Most employers know that intentionally discriminating against workers on the basis of their race, sex, religion or other protected characteristics is illegal. It has been this way for many years. This kind of discrimination still happens more often than it should in American workplaces, and there are still many legal disputes over intentional discrimination. However, employment discrimination doesn’t necessarily have to be intentional to be illegal.
An important legal theory known as “disparate impact” allows workers to hold employers responsible for illegal discrimination without having to prove that the employer’s discriminatory practice was intentional. Instead, the workers must prove that an employer’s policy has a greatly outsized effect on one group of workers because of their protected status.
A textbook example of disparate impact involves an employer who requires all employees to be 5 feet 9 inches tall or taller. The company announces that it will not hire any new workers shorter than 5 feet 9 inches and that no existing employees under that height will receive a promotion.
On its face, this policy looks like it applies evenly to all workers, but in practice, it has a disparate impact on certain types of workers because of their protected status. In particular, it affects women more than men because women are less likely to meet the height requirement.
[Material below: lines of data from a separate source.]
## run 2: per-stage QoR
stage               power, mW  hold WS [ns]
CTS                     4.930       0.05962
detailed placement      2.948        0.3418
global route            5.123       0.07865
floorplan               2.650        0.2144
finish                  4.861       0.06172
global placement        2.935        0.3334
The employer may have created the policy in order to reduce the number of women employees. Alternatively, they may have had some other reason for the policy and never thought about the effect it would have on women.
Intentional or not
Disparate impact theory is important for a number of reasons.
For one, it makes it much easier for the plaintiff to make their case. Evidence of intent is often difficult for plaintiffs to find. As we noted above, employers know they’re not supposed to intentionally discriminate against workers, and so they may know better than to create a paper trail showing that’s what they were doing.
For another, oftentimes employers truly do not realize that their policies are discriminatory. Sometimes they are just unaware of how the policies will affect their employees. Disparate impact theory helps workers hold these employers accountable so that they can make American workplaces better for more types of workers.